I’m trying to set the monitoring for Vault. Is there a list of events that can be logged by the vault service? Such list would help to decide what should be escaladed as an incident ticket.

Thanks for your help.

We have a page here that has a downloadable monitoring guide PDF: https://learn.hashicorp.com/vault/operations/monitoring. There’s also a raw list of metrics here: https://www.vaultproject.io/docs/internals/telemetry.html.

Hello, Thank you for your answer. I’m planning to have a single Vault server so I’m more interested in monitoring the availability of the Vault service. Plan is to gather the syslog and base on messages logged there rise an alert if vault service returned an error is sealed or not running. Is there any list of messages/errors that can be generated by Vault service?

Thanks for your help.

Hello @tyrannosaurus-becks !

Do you know what’s the default value of vault_core_handle_request for vault request?
I mean I know it’s ms but how to know if a request is taking to long to be handled and so on? is there any document that describes the default, acceptable values for each metric?

Saludos,
Orlando B.

1 Like

Hi @rolansB,

That’s kind of up to you, i.e. what you consider acceptable. Under normal circumstances it will largely be driven by the storage you’ve provisioned for Vault, the main exception being requests involving dynamic credentials, which are at the mercy of the upstream system for creation/revocation. If it were my Vault server I’d hope that most requests would complete in some fairly small number of milliseconds, but you have to work out what makes sense for your situation, i.e. how slow does Vault have to get before it causes problems for the things that depend on it? Then configure your alerting so that you get notified before it reaches that point.

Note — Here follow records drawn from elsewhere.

--- src/hdl/dp_pkg.sv ---
package dp_pkg;

    localparam int dp_width = 32;

    localparam logic [dp_width-1:0] sp_reset = 32'h0000_0100; // stack pointer after reset

    // register code, bank view
    typedef struct packed {
        logic       ptr;  // 0 in this view
        logic       abs;  // 1 takes bank from the code
        logic [1:0] bank;
        logic [1:0] idx;
        logic [1:0] lane;
    } bank_code_t;

    // register code, pointer view
    typedef struct packed {
        logic       ptr;  // 1 in this view
        logic [2:0] rsvd;
        logic [1:0] idx;
        logic [1:0] lane;
    } ptr_code_t;

    typedef union packed {
        bank_code_t bnk;
        ptr_code_t  pnt;
    } reg_code_u;

    typedef enum logic [1:0] {
        sz_byte = 2'd0,
        sz_word = 2'd1,
        sz_long = 2'd2
    } op_size_e;

    typedef enum logic [2:0] {
        op_ld, op_add, op_adc, op_sub, op_cmp, op_and, op_or, op_xor
    } alu_op_e;

    typedef struct packed {
        logic s;
        logic z;
        logic h;
        logic v;
        logic n;
        logic c;
    } flags_t;

    typedef enum logic [7:0] {
        csr_bank     = 8'h00,
        csr_flags    = 8'h04,
        csr_acc_base = 8'h40, // 16 accumulators, bank major
        csr_acc_last = 8'h7c,
        csr_ptr_base = 8'h80, // pointers, sp last
        csr_ptr_last = 8'h8c
    } csr_addr_e;

endpackage

--- src/hdl/rf_if.sv ---
`timescale 1ns/1ps

interface rf_if import dp_pkg::*; ();

    reg_code_u           rd_code_a;  // destination operand
    reg_code_u           rd_code_b;  // source operand
    op_size_e            size;
    logic                sext;
    logic [dp_width-1:0] opnd_a;
    logic [dp_width-1:0] opnd_b;
    logic                wr_en;
    reg_code_u           wr_code;
    logic [dp_width-1:0] wr_data;
    flags_t              flag_mask;
    flags_t              flag_new;
    flags_t              flags;      // current flags, carry in for adc

    modport master (
        output rd_code_a, rd_code_b, size, sext, wr_en, wr_code, wr_data, flag_mask, flag_new,
        input  opnd_a, opnd_b, flags
    );

    modport slave (
        input  rd_code_a, rd_code_b, size, sext, wr_en, wr_code, wr_data, flag_mask, flag_new,
        output opnd_a, opnd_b, flags
    );

endinterface

--- src/hdl/dp_alu.sv ---
`timescale 1ns/1ps

module dp_alu import dp_pkg::*; (
    input  alu_op_e             code,
    input  op_size_e            size,
    input  logic [dp_width-1:0] a,
    input  logic [dp_width-1:0] b,
    input  logic                cin,
    output logic [dp_width-1:0] result,
    output flags_t              flags_new,
    output flags_t              flag_mask
);

    logic                is_sub;
    logic                is_logic;
    logic                carry_in;
    logic [dp_width-1:0] b_eff;
    logic [dp_width:0]   sum;
    logic [dp_width-1:0] cin_bits;   // carry into each bit
    logic [dp_width-1:0] cout_bits;  // carry out of each bit
    logic [dp_width-1:0] width_mask;
    logic [4:0]          msb;

    always_comb begin
        case (size)
            sz_byte: begin
                msb        = 5'd7;
                width_mask = 32'h0000_00ff;
            end
            sz_word: begin
                msb        = 5'd15;
                width_mask = 32'h0000_ffff;
            end
            default: begin
                msb        = 5'd31;
                width_mask = 32'hffff_ffff;
            end
        endcase
    end

    assign is_sub   = (code == op_sub) || (code == op_cmp);
    assign is_logic = (code == op_and) || (code == op_or) || (code == op_xor);
    assign carry_in = is_sub | ((code == op_adc) & cin); // a + ~b + 1 for subtract
    assign b_eff    = is_sub ? ~b : b;
    assign sum      = {1'b0, a} + {1'b0, b_eff} + {{dp_width{1'b0}}, carry_in};
    assign cin_bits  = a ^ b_eff ^ sum[dp_width-1:0];
    assign cout_bits = {sum[dp_width], cin_bits[dp_width-1:1]};

    always_comb begin
        case (code)
            op_ld:   result = b;
            op_and:  result = a & b;
            op_or:   result = a | b;
            op_xor:  result = a ^ b;
            default: result = sum[dp_width-1:0];
        endcase
    end

    always_comb begin
        flags_new.s = result[msb];
        flags_new.z = (result & width_mask) == '0;
        flags_new.n = is_sub;
        if (is_logic) begin
            flags_new.h = (code == op_and);
            flags_new.v = ~^result[7:0];        // even parity
            flags_new.c = 1'b0;
        end else begin
            flags_new.h = cout_bits[3] ^ is_sub;  // borrow on subtract
            flags_new.v = cin_bits[msb] ^ cout_bits[msb];
            flags_new.c = cout_bits[msb] ^ is_sub;
        end
        flag_mask = (code == op_ld) ? '0 : '1;
    end

endmodule
--- src/gat_top.sv ---
// ==========================================================================
// GAT first-layer feature stage
// Weight store, sparse row accumulator and attention score pipeline
// ==========================================================================

`include "gat_settings.svh"

module gat_top (
  input  logic                               clk,
  input  logic                               rst_n,
  input  logic                               wgt_we_i,
  input  gat_pkg::wgt_addr_t                 wgt_addr_i,
  input  gat_pkg::data_t                     wgt_din_i,
  input  logic                               att_we_i,
  input  gat_pkg::att_addr_t                 att_addr_i,
  input  gat_pkg::data_t                     att_din_i,
  input  logic                               load_done_i,
  input  logic                               in_vld_i,
  output logic                               in_rdy_o,
  input  gat_pkg::data_t                     in_val_i,
  input  gat_pkg::col_idx_t                  in_col_i,
  input  logic                               in_last_i,
  output logic                               out_vld_o,
  input  logic                               out_rdy_i,
  output gat_pkg::wh_t [`GAT_FEAT_OUT-1:0]   out_wh_o,
  output gat_pkg::score_t                    out_score_o
);
  import gat_pkg::*;

  col_idx_t                  rd_row;
  data_t [`GAT_FEAT_OUT-1:0] w_row;
  data_t [`GAT_FEAT_OUT-1:0] a_vec;
  logic                      row_vld;
  logic                      row_rdy;
  wh_t [`GAT_FEAT_OUT-1:0]   row_wh;

  gat_weight_store u_weight_store (
    .clk        (clk),
    .rst_n      (rst_n),
    .wgt_we_i   (wgt_we_i),
    .wgt_addr_i (wgt_addr_i),
    .wgt_din_i  (wgt_din_i),
    .att_we_i   (att_we_i),
    .att_addr_i (att_addr_i),
    .att_din_i  (att_din_i),
    .rd_row_i   (rd_row),
    .w_row_o    (w_row),
    .a_vec_o    (a_vec)
  );

  gat_spmm_row u_spmm_row (
    .clk         (clk),
    .rst_n       (rst_n),
    .load_done_i (load_done_i),
    .in_vld_i    (in_vld_i),
    .in_rdy_o    (in_rdy_o),
    .in_val_i    (in_val_i),
    .in_col_i    (in_col_i),
    .in_last_i   (in_last_i),
    .rd_row_o    (rd_row),
    .w_row_i     (w_row),
    .row_vld_o   (row_vld),
    .row_rdy_i   (row_rdy),
    .row_wh_o    (row_wh)
  );

  gat_attn_score u_attn_score (
    .clk         (clk),
    .rst_n       (rst_n),
    .row_vld_i   (row_vld),
    .row_rdy_o   (row_rdy),
    .row_wh_i    (row_wh),
    .a_vec_i     (a_vec),
    .out_vld_o   (out_vld_o),
    .out_rdy_i   (out_rdy_i),
    .out_wh_o    (out_wh_o),
    .out_score_o (out_score_o)
  );

endmodule
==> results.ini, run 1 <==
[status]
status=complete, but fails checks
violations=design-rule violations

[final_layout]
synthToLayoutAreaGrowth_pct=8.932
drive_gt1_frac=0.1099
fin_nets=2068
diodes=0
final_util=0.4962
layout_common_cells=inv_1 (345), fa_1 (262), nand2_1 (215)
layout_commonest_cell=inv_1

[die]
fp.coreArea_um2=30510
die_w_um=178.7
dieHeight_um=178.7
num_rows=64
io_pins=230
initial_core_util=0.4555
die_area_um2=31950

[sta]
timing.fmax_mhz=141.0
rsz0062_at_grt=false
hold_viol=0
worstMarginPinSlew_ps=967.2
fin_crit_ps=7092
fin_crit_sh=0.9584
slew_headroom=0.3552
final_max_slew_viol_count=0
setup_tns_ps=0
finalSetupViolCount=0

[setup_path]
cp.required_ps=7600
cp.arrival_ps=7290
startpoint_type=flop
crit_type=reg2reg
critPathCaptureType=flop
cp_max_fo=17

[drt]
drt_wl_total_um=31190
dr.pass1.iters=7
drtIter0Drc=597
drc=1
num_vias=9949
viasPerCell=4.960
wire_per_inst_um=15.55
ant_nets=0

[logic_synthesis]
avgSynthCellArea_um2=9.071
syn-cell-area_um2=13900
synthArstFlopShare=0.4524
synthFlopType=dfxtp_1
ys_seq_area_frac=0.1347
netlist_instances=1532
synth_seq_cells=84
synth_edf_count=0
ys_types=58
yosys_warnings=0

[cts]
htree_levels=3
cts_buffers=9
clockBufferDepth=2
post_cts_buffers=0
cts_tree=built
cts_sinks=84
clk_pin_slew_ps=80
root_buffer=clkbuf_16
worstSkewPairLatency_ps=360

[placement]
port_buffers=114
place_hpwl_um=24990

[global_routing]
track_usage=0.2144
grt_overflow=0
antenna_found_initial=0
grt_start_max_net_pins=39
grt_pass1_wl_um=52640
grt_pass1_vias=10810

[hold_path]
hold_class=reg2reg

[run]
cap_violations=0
--- src/source/epu_cfg_pkg.sv ---
package epu_cfg_pkg;

    // Buffer geometry
    localparam int BUF_DEPTH = 64;
    localparam int BUF_AW    = 6;

    typedef logic [BUF_AW-1:0] buf_addr_t;

    // Address map, each region is 2**REGION_AW bytes
    localparam epu_axi_pkg::addr_t IN_BASE   = 32'h5000_0000;
    localparam epu_axi_pkg::addr_t OUT_BASE  = 32'h6000_0000;
    localparam epu_axi_pkg::addr_t WGT_BASE  = 32'h7000_0000;
    localparam epu_axi_pkg::addr_t CTRL_BASE = 32'h8000_0000;
    localparam int REGION_AW = 8;

    // Control region registers
    localparam logic [REGION_AW-1:0] SCALAR_OFS = 8'h00;
    localparam logic [REGION_AW-1:0] CTRL_OFS   = 8'h04;

    // Control register fields
    localparam int CTRL_START_BIT = 0;
    localparam int CTRL_MODE_LSB  = 1;
    localparam int CTRL_COUNT_LSB = 8;

    typedef enum logic [2:0] {
        IDLE,
        R_ADDR,
        R_DATA,
        W_DATA,
        B_RESP
    } slave_state_e;

    typedef enum logic [2:0] {
        SEL_NONE,
        SEL_IN,
        SEL_OUT,
        SEL_WGT,
        SEL_CTRL
    } buf_sel_e;

    typedef enum logic [1:0] {
        MODE_SCALE,
        MODE_VEC,
        MODE_VEC_RELU
    } epu_mode_e;

    typedef struct packed {
        logic               en;
        logic               we;
        buf_addr_t          addr;
        epu_axi_pkg::data_t wdata;
    } buf_port_t;

    typedef struct packed {
        epu_mode_e          mode;
        logic [7:0]         count;
        epu_axi_pkg::data_t scalar;
    } epu_ctrl_t;

endpackage
## src/lsu_defines.svh

```systemverilog
`ifndef LSU_DEFINES_SVH
`define LSU_DEFINES_SVH

// load buffer slots, slot 0 stands for "none"
`define LB_COUNT 8
`define LB_WIDTH 3

// reorder buffer tag bits
`define ROB_WIDTH 4

// datapath widths
`define ADDR_WIDTH 32
`define DATA_WIDTH 32

// word-addressed memory behind the data controller
`define MEM_DEPTH_LOG2 8

// cycles from req_en to rsp_en
`define MEM_LATENCY 2

`endif
```

## src/mem_pkg.sv

```systemverilog
`include "lsu_defines.svh"

package mem_pkg;

	// access width codes, one-hot in bytes
	localparam logic [2:0] MEM_WIDTH_BYTE = 3'b001;
	localparam logic [2:0] MEM_WIDTH_HALF = 3'b010;
	localparam logic [2:0] MEM_WIDTH_WORD = 3'b100;

	typedef struct packed {
		logic [`ADDR_WIDTH-1:0] addr;
		logic [2:0]             width;
		logic                   sgn;
	} mem_req_t;

	// preload write, addressed by word
	typedef struct packed {
		logic [`MEM_DEPTH_LOG2-1:0] addr;
		logic [`DATA_WIDTH-1:0]     data;
	} mem_wr_t;

	// one memory word, seen whole or as its bytes
	typedef union packed {
		logic [`DATA_WIDTH-1:0]          word;
		logic [`DATA_WIDTH/8-1:0][7:0]   bytes;
	} mem_word_u;

endpackage

```

## src/load_pkg.sv

```systemverilog
`include "lsu_defines.svh"

package load_pkg;

	// funct3 encodings of the RV32I loads
	typedef enum logic [2:0] {
		LOAD_LB  = 3'b000,
		LOAD_LH  = 3'b001,
		LOAD_LW  = 3'b010,
		LOAD_LBU = 3'b100,
		LOAD_LHU = 3'b101
	} load_op_t;

	// load as issued by the reservation station
	typedef struct packed {
		logic [`ADDR_WIDTH-1:0] base;
		logic [`ADDR_WIDTH-1:0] offset;
		logic [`ROB_WIDTH-1:0]  dest;
		load_op_t               op;
	} load_issue_t;

	// load as held in a buffer slot
	typedef struct packed {
		logic [`ADDR_WIDTH-1:0] addr;
		logic [`ROB_WIDTH-1:0]  dest;
		load_op_t               op;
	} load_entry_t;

	// notice to the rob of where its load was placed
	typedef struct packed {
		logic [`ROB_WIDTH-1:0] rob_tag;
		logic [`LB_WIDTH-1:0]  slot;
	} rob_alloc_t;

	typedef struct packed {
		logic [`ROB_WIDTH-1:0]  dest;
		logic [`DATA_WIDTH-1:0] data;
	} load_result_t;

endpackage

```

## src/load_buffer.sv

```systemverilog
`timescale 1ns/100ps

`include "lsu_defines.svh"

module load_buffer import load_pkg::*, mem_pkg::*; (
	input  logic                   clk_in,
	input  logic                   rob_lbuffer_rst_in,

	// from the address unit
	input  logic                   entry_en,
	input  load_entry_t            entry,

	// rob side
	output logic                   alloc_en,
	output rob_alloc_t             alloc,
	output logic                   slot_free,
	input  logic                   ready_en,
	input  logic [`LB_WIDTH-1:0]   ready_slot,
	output logic                   result_en,
	output load_result_t           result,

	// data controller side
	output logic                   req_en,
	output mem_req_t               req,
	input  logic                   rsp_en,
	input  logic [`DATA_WIDTH-1:0] rsp_data
);

	typedef enum logic [1:0] {
		SEQ_IDLE,
		SEQ_REQ,
		SEQ_WAIT
	} seq_state_t;

	logic [`LB_COUNT-1:0] busy;
	logic [`LB_COUNT-1:0] ready;
	load_entry_t          slot_entry [`LB_COUNT];
	logic [`LB_WIDTH-1:0] free_next [`LB_COUNT];
	logic [`LB_WIDTH-1:0] free_head;
	logic [`LB_WIDTH-1:0] head_popped;
	logic [`LB_WIDTH-1:0] pick_slot;
	logic [`LB_WIDTH-1:0] cur_slot;
	logic                 alloc_ok;
	logic                 done;
	seq_state_t           state;

	// opcode to access width and sign
	function automatic mem_req_t make_req(load_entry_t e);
		mem_req_t r;
		r.addr = e.addr;
		case (e.op)
			LOAD_LB: begin
				r.width = MEM_WIDTH_BYTE;
				r.sgn   = 1'b1;
			end
			LOAD_LH: begin
				r.width = MEM_WIDTH_HALF;
				r.sgn   = 1'b1;
			end
			LOAD_LBU: begin
				r.width = MEM_WIDTH_BYTE;
				r.sgn   = 1'b0;
			end
			LOAD_LHU: begin
				r.width = MEM_WIDTH_HALF;
				r.sgn   = 1'b0;
			end
			default: begin
				r.width = MEM_WIDTH_WORD;
				r.sgn   = 1'b0;
			end
		endcase
		return r;
	endfunction

	// head 0 means the list is empty
	assign slot_free   = (free_head != '0);
	assign alloc_ok    = entry_en && slot_free;
	assign head_popped = alloc_ok ? free_next[free_head] : free_head;

	// highest-index slot that is busy and granted
	always_comb begin
		pick_slot = '0;
		for (int i = 1; i < `LB_COUNT; i++) begin
			if (busy[i] && ready[i]) begin
				pick_slot = `LB_WIDTH'(i);
			end
		end
	end

	assign req_en    = (state == SEQ_REQ);
	assign req       = make_req(slot_entry[cur_slot]);
	assign done      = (state == SEQ_WAIT) && rsp_en;
	assign result_en = done;
	assign result    = '{dest: slot_entry[cur_slot].dest, data: rsp_data};

	always_ff @(posedge clk_in) begin
		if (rob_lbuffer_rst_in) begin
			free_head    <= `LB_WIDTH'(`LB_COUNT - 1);
			free_next[0] <= '0;
			for (int i = 1; i < `LB_COUNT; i++) begin
				free_next[i] <= `LB_WIDTH'(i - 1);
			end
			busy     <= '0;
			ready    <= '0;
			cur_slot <= '0;
			state    <= SEQ_IDLE;
			alloc_en <= 1'b0;
		end else begin
			alloc_en <= alloc_ok;
			// grants for idle slots are dropped here
			if (ready_en && busy[ready_slot]) begin
				ready[ready_slot] <= 1'b1;
			end
			if (alloc_ok) begin
				busy[free_head]  <= 1'b1;
				ready[free_head] <= 1'b0;
			end
			case (state)
				SEQ_IDLE: begin
					if (pick_slot != '0) begin
						cur_slot         <= pick_slot;
						ready[pick_slot] <= 1'b0;
						state            <= SEQ_REQ;
					end
				end
				SEQ_REQ: begin
					state <= SEQ_WAIT;
				end
				default: begin
					if (rsp_en) begin
						busy[cur_slot] <= 1'b0;
						state          <= SEQ_IDLE;
					end
				end
			endcase
			// completed slot goes back on top of the list
			if (done) begin
				free_next[cur_slot] <= head_popped;
				free_head           <= cur_slot;
			end else begin
				free_head <= head_popped;
			end
		end
	end

	always_ff @(posedge clk_in) begin
		if (alloc_ok) begin
			slot_entry[free_head] <= entry;
			alloc.rob_tag         <= entry.dest;
			alloc.slot            <= free_head;
		end
	end

endmodule

```

## config.mk

```make
export PLATFORM = sky130hd
export DESIGN_NAME = load_buffer
export DESIGN_NICKNAME = d
export VERILOG_FILES = /design/src/mem_pkg.sv /design/src/load_pkg.sv /design/src/load_buffer.sv
export VERILOG_INCLUDE_DIRS = /design/src
export SDC_FILE = /design/constraint.sdc
export NUM_CORES = 1
export LEC_CHECK = 0
export BUFFER_PORTS_ARGS = -buffer_cell sky130_fd_sc_hd__buf_4
export CAP_MARGIN = 20
export CORE_ASPECT_RATIO = 0.5
export CORE_MARGIN = 4
export CORE_UTILIZATION = 30
export CTS_BUF_LIST = sky130_fd_sc_hd__clkbuf_4
export DETAILED_ROUTE_END_ITERATION = 12
export HOLD_SLACK_MARGIN = 0.12
export MAX_ROUTING_LAYER = met4
export PLACE_DENSITY = 0.46
export SLEW_MARGIN = 10
export SYNTH_ARGS = -nofsm -noshare
export SYNTH_HDL_FRONTEND = slang
export SYNTH_SLANG_ARGS = --single-unit
export TNS_END_PERCENT = 100
```

## constraint.sdc

```tcl
create_clock -name clk_in -period 6.17 [get_ports clk_in]
set_input_delay 0 -clock clk_in [delete_from_list [all_inputs] [get_ports clk_in]]
set_output_delay 0 -clock clk_in [all_outputs]
set_load 0.02 [all_outputs]
```

==> qor.csv <==
stage,metric,value,unit
final_layout,utilization,38.63,%
critical_path,path_class,register to output port,
sta,setup_viol,0,
placement,dp_slack,3.375,ns
sta,fin_skew,0.04332,ns
synth,yosysSeqAreaShare,74.39,%
clocking,path_clk_slew,0.06,ns
global_routing,grt_max_degree,58,
hold_path,hold_class,primary input to register,
synth,synthTopCellsByArea,"edfxtp_1 (71%), mux4_2 (12%), dfxtp_1 (3.6%), mux2_2 (2.9%), buf_4 (1.8%)",
placement,gp_congestion,0.8000,
detailed_routing,wl,31.48,mm
critical_path,reg2reg_depth,5,
final_layout,finalInstanceArea,18220,um^2
sta,post-route-period-util,55.46,%
synth,syn_avg_cell_area,19.41,um^2
final_layout,nNetsFinal,1122,
clocking,clkLatencyLatePin,0.72,ns
pwr,cellPowerDensity,276.8,nW/um^2
synth,synthFlopType,edfxtp_1,
placement,place.port_buffers,97,
pwr,power.leakage,6.059,nW
critical_path,reg2reg_from,free_head[0],
detailed_routing,vias,7881,
global_routing,grt_pass1_wl,48.47,mm
clocking,h-tree-depth,3,
die,fp-row-count,56,
sta,setup_ws,2.748,ns
die,io_pins,162,
pwr,ir_drop,110.8,uV
sta,rsz0062_at_grt,no,
critical_path,crit_arrival,3.42,ns
die,die_w,318.1,um
clocking,cts_resized,0,
die,start_util,30.59,%
final_layout,area_growth,26.29,%
synth,synth.distinct_cells,46,
placement,hpwl,16.44,mm
critical_path,reg2reg_to,free_head[2],
die,die_area,51860,um^2
sta,relSlewSlack,38.90,%
critical_path,end_kind,output port,
run,max-cap-violations,0,
global_routing,gr-total-overflow,0,
detailed_routing,via_per_inst,4.527,
detailed_routing,ant_nets,0,
sta,slew_violations,0,
hold_path,hold_start,rob_lbuffer_rst_in,
sta,hold_viol_final,0,
synth,synth_edf_count,340,
final_layout,drive_above_1_share,34.75,%
synth,yosys.area.top_type_share,70.78,%
clocking,clk_path_buf_depth,3,
placement,placed_cell_area,15840,um^2
detailed_routing,post_drt_wl_per_cell,18.08,um
clocking,cts_setup_buffers,0,
hold_path,whs_path_depth,3,
final_layout,mostFrequentLayoutCell,edfxtp_1,
sta,fin_crit,3.422,ns
detailed_routing,drc,0,
die,die_h,163.0,um
global_routing,grt_pass1_vias,8692,
global_routing,antenna_found_initial,1,
clocking,clkSinkCount,366,
critical_path,r2r_slack,3.78,ns
outcome,status,"complete, no violations",
clocking,cts_hold_buf,127,
critical_path,critPathLaunchType,register,
sta,whs,0.2439,ns
sta,fmax,292.2,MHz
sta,worstMarginPinSlew,0.9166,ns
critical_path,cp_max_fo,34,
die,core-area,47160,um^2
clocking,cts_tree,yes,
detailed_routing,drt_iter0_drc,306,
synth,netlist_area,14420,um^2
synth,async_reset_ff_share,0,%
final_layout,final_cell_mix,"edfxtp_1 (340), clkbuf_4 (128), dlygate4sd3_1 (127)",
clocking,cts_inserted_buffers,91,
clocking,cts-root-buf,clkbuf_4,
hold_path,holdPathEnd,busy[7],
synth,yosysTopAreaCell,edfxtp_1,
synth,postSynthCellCount,743,
critical_path,required,6.17,ns
detailed_routing,dr.pass1.iters,6,
sta,setup_tns,0,ns
synth,ys_ff_latch,366,
synth,synth_warnings,0,
global_routing,grt_usage,12.59,%
--- config.mk ---
export PLATFORM = sky130hd
export DESIGN_NAME = addr_unit
export DESIGN_NICKNAME = d
export VERILOG_FILES = /design/src/load_pkg.sv /design/src/addr_unit.sv
export VERILOG_INCLUDE_DIRS = /design/src
export SDC_FILE = /design/constraint.sdc
export NUM_CORES = 1
export LEC_CHECK = 0
export BUFFER_PORTS_ARGS = -buffer_cell sky130_fd_sc_hd__buf_2
export CAP_MARGIN = 20
export CORE_ASPECT_RATIO = 1.75
export CORE_MARGIN = 1
export CORE_UTILIZATION = 40
export CTS_BUF_LIST = sky130_fd_sc_hd__clkbuf_4
export CTS_CLUSTER_SIZE = 10
export DETAILED_ROUTE_END_ITERATION = 6
export PLACE_DENSITY = 0.75
export RECOVER_POWER = 100
export SKIP_CTS_REPAIR_TIMING = 1
export SYNTH_ARGS = -nofsm -noshare
export SYNTH_HDL_FRONTEND = slang
export SYNTH_SLANG_ARGS = --single-unit
--- constraint.sdc ---
create_clock -name clk_in -period 4.95 [get_ports clk_in]
set_input_delay 0.7425 -clock clk_in [delete_from_list [all_inputs] [get_ports clk_in]]
set_output_delay 0.7425 -clock clk_in [all_outputs]
set_load 0.02 [all_outputs]
--- src/lsu_defines.svh ---
`ifndef LSU_DEFINES_SVH
`define LSU_DEFINES_SVH

// load buffer slots, slot 0 stands for "none"
`define LB_COUNT 8
`define LB_WIDTH 3

// reorder buffer tag bits
`define ROB_WIDTH 4

// datapath widths
`define ADDR_WIDTH 32
`define DATA_WIDTH 32

// word-addressed memory behind the data controller
`define MEM_DEPTH_LOG2 8

// cycles from req_en to rsp_en
`define MEM_LATENCY 2

`endif
--- src/load_pkg.sv ---
`include "lsu_defines.svh"

package load_pkg;

	// funct3 encodings of the RV32I loads
	typedef enum logic [2:0] {
		LOAD_LB  = 3'b000,
		LOAD_LH  = 3'b001,
		LOAD_LW  = 3'b010,
		LOAD_LBU = 3'b100,
		LOAD_LHU = 3'b101
	} load_op_t;

	// load as issued by the reservation station
	typedef struct packed {
		logic [`ADDR_WIDTH-1:0] base;
		logic [`ADDR_WIDTH-1:0] offset;
		logic [`ROB_WIDTH-1:0]  dest;
		load_op_t               op;
	} load_issue_t;

	// load as held in a buffer slot
	typedef struct packed {
		logic [`ADDR_WIDTH-1:0] addr;
		logic [`ROB_WIDTH-1:0]  dest;
		load_op_t               op;
	} load_entry_t;

	// notice to the rob of where its load was placed
	typedef struct packed {
		logic [`ROB_WIDTH-1:0] rob_tag;
		logic [`LB_WIDTH-1:0]  slot;
	} rob_alloc_t;

	typedef struct packed {
		logic [`ROB_WIDTH-1:0]  dest;
		logic [`DATA_WIDTH-1:0] data;
	} load_result_t;

endpackage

The pdf is from 2018. Is it still valid through the version upgrades?

@rolansB, the easiest way to determine this is to put the server under load in an environment that matches production, and establish a baseline.

Then, in the future, if the response for vault.core.handle_request goes above that baseline, you’ll be able to alert on that anomaly.

Knowing nothing about your cluster, if I had to play a game of “guess the number of jelly beans,” here, I’d start with 200ms. But like @ncabatoff said, it can go much higher or lower depending on the host environment, dependent services, and your SLOs. May I ask what your SLO for a response to the following requests is:

  • Authentication Response
  • Secrets Engine Response (No External services like a DB or Cloud Provider)
  • Secrets Engine Response (With External Services like a DB or Cloud Provider)

@ncabatoff, for situations where you have used this, what range have you seen for these?